Alexander Buchstab

From Wikipedia, the free encyclopedia
Alexander Buchstab
Born(1905-10-04)October 4, 1905
DiedFebruary 27, 1990(1990-02-27) (aged 84)
Nationality Soviet Union
Alma materMoscow State University
Known forBuchstab function
Scientific career
FieldsMathematics
InstitutionsMoscow State Pedagogical Institute
Doctoral advisorAleksandr Khinchin
Doctoral studentsGregory Freiman
Ilya Piatetski-Shapiro

Aleksandr Adol'fovich Buchstab (October 4, 1905 – February 27, 1990;[1] Russian: Александр Адольфович Бухштаб, variously transliterated as Bukhstab, Buhštab, or Bukhshtab) was a Soviet mathematician who worked in number theory and was "known for his work in sieve methods".[2][3] He is the namesake of the Buchstab function, which he wrote about in 1937.[4]

Life and career[edit]

Buchstab was born in Stavropol; his father was a physician. He studied at the Rostov Polytechnic Institute and Rostov University before moving to the faculty of mechanics and mathematics at Moscow State University, where he earned a degree in 1928. He worked at the Moscow Higher Technical College from 1928 until 1930, and then from 1930 to 1939 at Azerbaijan University, where was the chair of algebra and function theory and then dean of physics and mathematics.[1]

During this period, Buchstab also did graduate studies at Moscow State under the supervision of Aleksandr Khinchin. He defended his candidacy in 1939,[1][5] and at that time was appointed to a professorship at the Moscow State Pedagogical University.

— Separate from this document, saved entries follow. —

==> config.mk <==
export PLATFORM = sky130hd
export DESIGN_NAME = my_fft_sram
export DESIGN_NICKNAME = d
export VERILOG_FILES = /design/src/rtl/my_fft_sram_pkg.sv /design/src/rtl/my_fft_sram_mem.sv /design/src/rtl/my_fft_sram.sv
export SDC_FILE = /design/constraint.sdc
export NUM_CORES = 1
export LEC_CHECK = 0
export ABC_CLOCK_PERIOD_IN_PS = 2650
export CORE_UTILIZATION = 45
export DETAILED_ROUTE_END_ITERATION = 8
export PLACE_DENSITY = 0.62
export SLEW_MARGIN = 20
export SYNTH_ARGS = -nofsm -noshare
export SYNTH_HDL_FRONTEND = slang
export SYNTH_SLANG_ARGS = --single-unit
==> constraint.sdc <==
create_clock -name clk -period 2.65 [get_ports clk]
set_clock_uncertainty 0.05 [all_clocks]
set_input_delay 0.6625 -clock clk [delete_from_list [all_inputs] [get_ports clk]]
set_output_delay 0.6625 -clock clk [all_outputs]
set_load 0.02 [all_outputs]
$ cat src/rtl/pipe_skid_reg.sv
// pipe_skid_reg: pipeline stage register with valid/ready handshake,
// two-entry skid buffer (main + skid) and synchronous flush to a bubble.
// in_ready is decoded from the state register only, so there is no
// combinational path from out_ready to in_ready.
// Optional macro PIPE_SKID_STATS_EN adds a saturating stall-cycle counter
// (stall_cnt) and its COUNT_BITS parameter.
module pipe_skid_reg #(
    parameter int                   DATA_BITS    = 32,
    parameter logic [DATA_BITS-1:0] BUBBLE_VALUE = '0
`ifdef PIPE_SKID_STATS_EN
    ,
    parameter int                   COUNT_BITS   = 16
`endif
) (
    input  logic                  clk,
    input  logic                  rst,
    input  logic                  in_valid,
    output logic                  in_ready,
    input  logic [DATA_BITS-1:0]  in_data,
    input  logic                  flush,
    output logic                  out_valid,
    input  logic                  out_ready,
    output logic [DATA_BITS-1:0]  out_data
`ifdef PIPE_SKID_STATS_EN
    ,
    output logic [COUNT_BITS-1:0] stall_cnt
`endif
);

    typedef enum logic [1:0] {
        EMPTY = 2'd0,
        BUSY  = 2'd1,
        FULL  = 2'd2
    } state_t;

    state_t               state;
    logic [DATA_BITS-1:0] main_q;
    logic [DATA_BITS-1:0] skid_q;
    logic                 accept;
    logic                 emit;

    assign out_valid = (state != EMPTY);
    assign in_ready  = (state != FULL);
    assign out_data  = main_q;
    assign accept    = in_valid & in_ready;
    assign emit      = out_valid & out_ready;

    // Occupancy FSM and storage; flush beats every handshake, and any
    // unused encoding falls back to EMPTY with both registers bubbled.
    always_ff @(posedge clk or negedge rst) begin
        if (!rst) begin
            state  <= EMPTY;
            main_q <= BUBBLE_VALUE;
            skid_q <= BUBBLE_VALUE;
        end else if (flush) begin
            state  <= EMPTY;
            main_q <= BUBBLE_VALUE;
            skid_q <= BUBBLE_VALUE;
        end else begin
            case (state)
                EMPTY: begin
                    if (accept) begin
                        state  <= BUSY;
                        main_q <= in_data;
                    end
                end
                BUSY: begin
                    if (accept && emit) begin
                        main_q <= in_data;
                    end else if (accept) begin
                        state  <= FULL;
                        skid_q <= in_data;
                    end else if (emit) begin
                        state  <= EMPTY;
                        main_q <= BUBBLE_VALUE;
                    end
                end
                FULL: begin
                    // in_ready is low here, so only the drain can happen.
                    if (emit) begin
                        state  <= BUSY;
                        main_q <= skid_q;
                        skid_q <= BUBBLE_VALUE;
                    end
                end
                default: begin
                    state  <= EMPTY;
                    main_q <= BUBBLE_VALUE;
                    skid_q <= BUBBLE_VALUE;
                end
            endcase
        end
    end

`ifdef PIPE_SKID_STATS_EN
    // Count cycles where a valid beat is held back; saturate, reset-only clear.
    always_ff @(posedge clk or negedge rst) begin
        if (!rst) begin
            stall_cnt <= '0;
        end else if (out_valid && !out_ready && (stall_cnt != {COUNT_BITS{1'b1}})) begin
            stall_cnt <= stall_cnt + 1'b1;
        end
    end
`endif

endmodule
==> config.mk <==
export PLATFORM = sky130hd
export DESIGN_NAME = exe_mem_backend
export DESIGN_NICKNAME = d
export VERILOG_FILES = /design/src/rtl/exe_mem_backend_pkg.sv /design/src/rtl/exe_mem_backend_mem_fsm.sv /design/src/rtl/exe_mem_backend.sv
export SDC_FILE = /design/constraint.sdc
export NUM_CORES = 1
export LEC_CHECK = 0
export ABC_CLOCK_PERIOD_IN_PS = 1300
export BUFFER_PORTS_ARGS = -buffer_cell sky130_fd_sc_hd__buf_2
export CAP_MARGIN = 20
export CELL_PAD_IN_SITES_DETAIL_PLACEMENT = 1
export CELL_PAD_IN_SITES_GLOBAL_PLACEMENT = 2
export CORE_MARGIN = 3
export CORE_UTILIZATION = 24
export DETAILED_ROUTE_END_ITERATION = 12
export HOLD_SLACK_MARGIN = 0.06
export PLACE_DENSITY = 0.82
export SYNTH_ARGS = -nofsm -noshare
export SYNTH_HDL_FRONTEND = slang
export SYNTH_SLANG_ARGS = --single-unit
==> constraint.sdc <==
create_clock -name clk -period 1.3 [get_ports clk]
set_input_delay 0.065 -clock clk [delete_from_list [all_inputs] [get_ports clk]]
set_output_delay 0.065 -clock clk [all_outputs]
set_load 0.03 [all_outputs]
==> src/rtl/exe_mem_backend_pkg.sv <==
// Shared definitions for the EX/MEM/WB back end: defaults, FSM encoding,
// forwarding-select codes and the EX/MEM control bundle.
package exe_mem_backend_pkg;

    localparam int DATA_W_DEF = 32;
    localparam int REG_AW_DEF = 4;

    localparam logic [1:0] M_IDLE = 2'd0;
    localparam logic [1:0] M_WAIT = 2'd1;
    localparam logic [1:0] M_DONE = 2'd2;

    localparam logic [1:0] FWD_ID  = 2'b00;
    localparam logic [1:0] FWD_MEM = 2'b01;
    localparam logic [1:0] FWD_WB  = 2'b10;

    typedef struct packed {
        logic valid;
        logic wb_en;
        logic r_en;
        logic w_en;
    } exm_ctrl_t;

    function automatic logic is_memop(input exm_ctrl_t c);
        return c.valid & (c.r_en | c.w_en);
    endfunction

endpackage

During World War II he taught at the Azerbaijan State University and Dzerzhinskii Higher Naval Engineering College, returning to Moscow in 1943 and defending a doctorate from the Steklov Institute of Mathematics in 1944.[1] He remained at the Moscow State Pedagogical University for the rest of his career,[1] where his students included Gregory Freiman and Ilya Piatetski-Shapiro.[5]

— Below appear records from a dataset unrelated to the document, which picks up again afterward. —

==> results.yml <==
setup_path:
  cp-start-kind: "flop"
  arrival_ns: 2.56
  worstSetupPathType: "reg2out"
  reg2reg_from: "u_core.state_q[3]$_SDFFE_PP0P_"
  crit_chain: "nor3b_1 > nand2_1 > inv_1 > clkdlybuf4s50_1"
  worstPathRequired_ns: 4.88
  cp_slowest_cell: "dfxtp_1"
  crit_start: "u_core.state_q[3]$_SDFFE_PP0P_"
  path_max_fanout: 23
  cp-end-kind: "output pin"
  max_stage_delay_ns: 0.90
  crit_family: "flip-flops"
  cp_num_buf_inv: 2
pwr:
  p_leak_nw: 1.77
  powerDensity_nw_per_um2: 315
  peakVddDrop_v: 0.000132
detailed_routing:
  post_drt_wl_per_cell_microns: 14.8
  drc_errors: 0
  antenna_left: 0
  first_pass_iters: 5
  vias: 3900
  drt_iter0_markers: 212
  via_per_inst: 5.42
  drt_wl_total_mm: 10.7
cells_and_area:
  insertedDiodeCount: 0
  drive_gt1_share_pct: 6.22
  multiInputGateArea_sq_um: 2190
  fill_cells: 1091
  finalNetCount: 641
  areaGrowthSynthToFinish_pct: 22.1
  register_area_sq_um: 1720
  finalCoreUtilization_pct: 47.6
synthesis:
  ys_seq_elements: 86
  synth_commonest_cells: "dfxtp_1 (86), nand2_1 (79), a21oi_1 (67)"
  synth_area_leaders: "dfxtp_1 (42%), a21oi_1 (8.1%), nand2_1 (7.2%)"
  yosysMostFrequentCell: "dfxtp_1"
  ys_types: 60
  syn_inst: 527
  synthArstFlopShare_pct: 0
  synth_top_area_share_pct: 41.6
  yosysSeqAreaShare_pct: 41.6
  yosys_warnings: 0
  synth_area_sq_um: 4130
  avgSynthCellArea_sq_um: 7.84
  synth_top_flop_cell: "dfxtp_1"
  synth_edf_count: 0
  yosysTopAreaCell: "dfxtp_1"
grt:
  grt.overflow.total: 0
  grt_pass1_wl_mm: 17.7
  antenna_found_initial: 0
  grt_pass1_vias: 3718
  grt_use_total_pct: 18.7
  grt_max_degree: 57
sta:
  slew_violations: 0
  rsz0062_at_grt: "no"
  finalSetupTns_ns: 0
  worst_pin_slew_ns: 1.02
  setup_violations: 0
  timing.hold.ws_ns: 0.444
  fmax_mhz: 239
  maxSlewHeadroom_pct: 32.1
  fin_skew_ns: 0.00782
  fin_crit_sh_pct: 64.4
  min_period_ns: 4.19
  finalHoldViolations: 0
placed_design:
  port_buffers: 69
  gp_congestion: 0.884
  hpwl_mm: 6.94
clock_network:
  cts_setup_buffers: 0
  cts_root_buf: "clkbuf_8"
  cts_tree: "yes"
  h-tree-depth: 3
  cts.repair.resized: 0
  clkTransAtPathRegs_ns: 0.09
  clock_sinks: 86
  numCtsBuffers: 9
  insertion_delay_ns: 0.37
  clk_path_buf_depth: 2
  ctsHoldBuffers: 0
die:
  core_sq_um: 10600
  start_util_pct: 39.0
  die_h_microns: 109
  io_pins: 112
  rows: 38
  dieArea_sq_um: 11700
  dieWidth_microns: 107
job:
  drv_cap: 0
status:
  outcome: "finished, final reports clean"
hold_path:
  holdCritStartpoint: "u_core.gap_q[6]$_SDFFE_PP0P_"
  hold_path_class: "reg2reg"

Selected publications[edit]

  • Бухштаб, А. А. (1937), "Асимптотическая оценка одной общей теоретикочисловой функции" [Asymptotic estimation of a general number-theoretic function], Matematicheskii Sbornik (in Russian), 2(44) (6): 1239–1246, Zbl 0018.24504

References[edit]

  1. ^ a b c d e Kubilius, J.; Nechaev, V. I.; Shidlovskii, A. B.; Stechkin, S. B. (1991), "Aleksandr Adol'fovich Bukhshtab (obituary)", Russian Mathematical Surveys, 46 (1): 241–243, Bibcode:1991RuMaS..46Q.241K, doi:10.1070/RM1991v046n01ABEH002726, S2CID 250876112.
  2. ^ Cogdell, James W.; Gindikin, Semen Grigorʹevich; Sarnak, Peter, eds. (2000), Selected Works of Ilya Piatetski-Shapiro, American Mathematical Society, p. 6, ISBN 9780821809303.
  3. ^ Iwaniec, H.; van de Lune, J.; te Riele, H. J. J. (1980), "The limits of Buchstab's iteration sieve", Indagationes Mathematicae, 42 (4), Koninklijke Nederlandse Akademie van Wetenschappen: 409–417, doi:10.1016/1385-7258(80)90041-4, MR 0597998.
  4. ^ Hildebrand, A. (2001) [1994], "Bukhstab function", Encyclopedia of Mathematics, EMS Press
  5. ^ a b Alexander Buchstab at the Mathematics Genealogy Project

External links[edit]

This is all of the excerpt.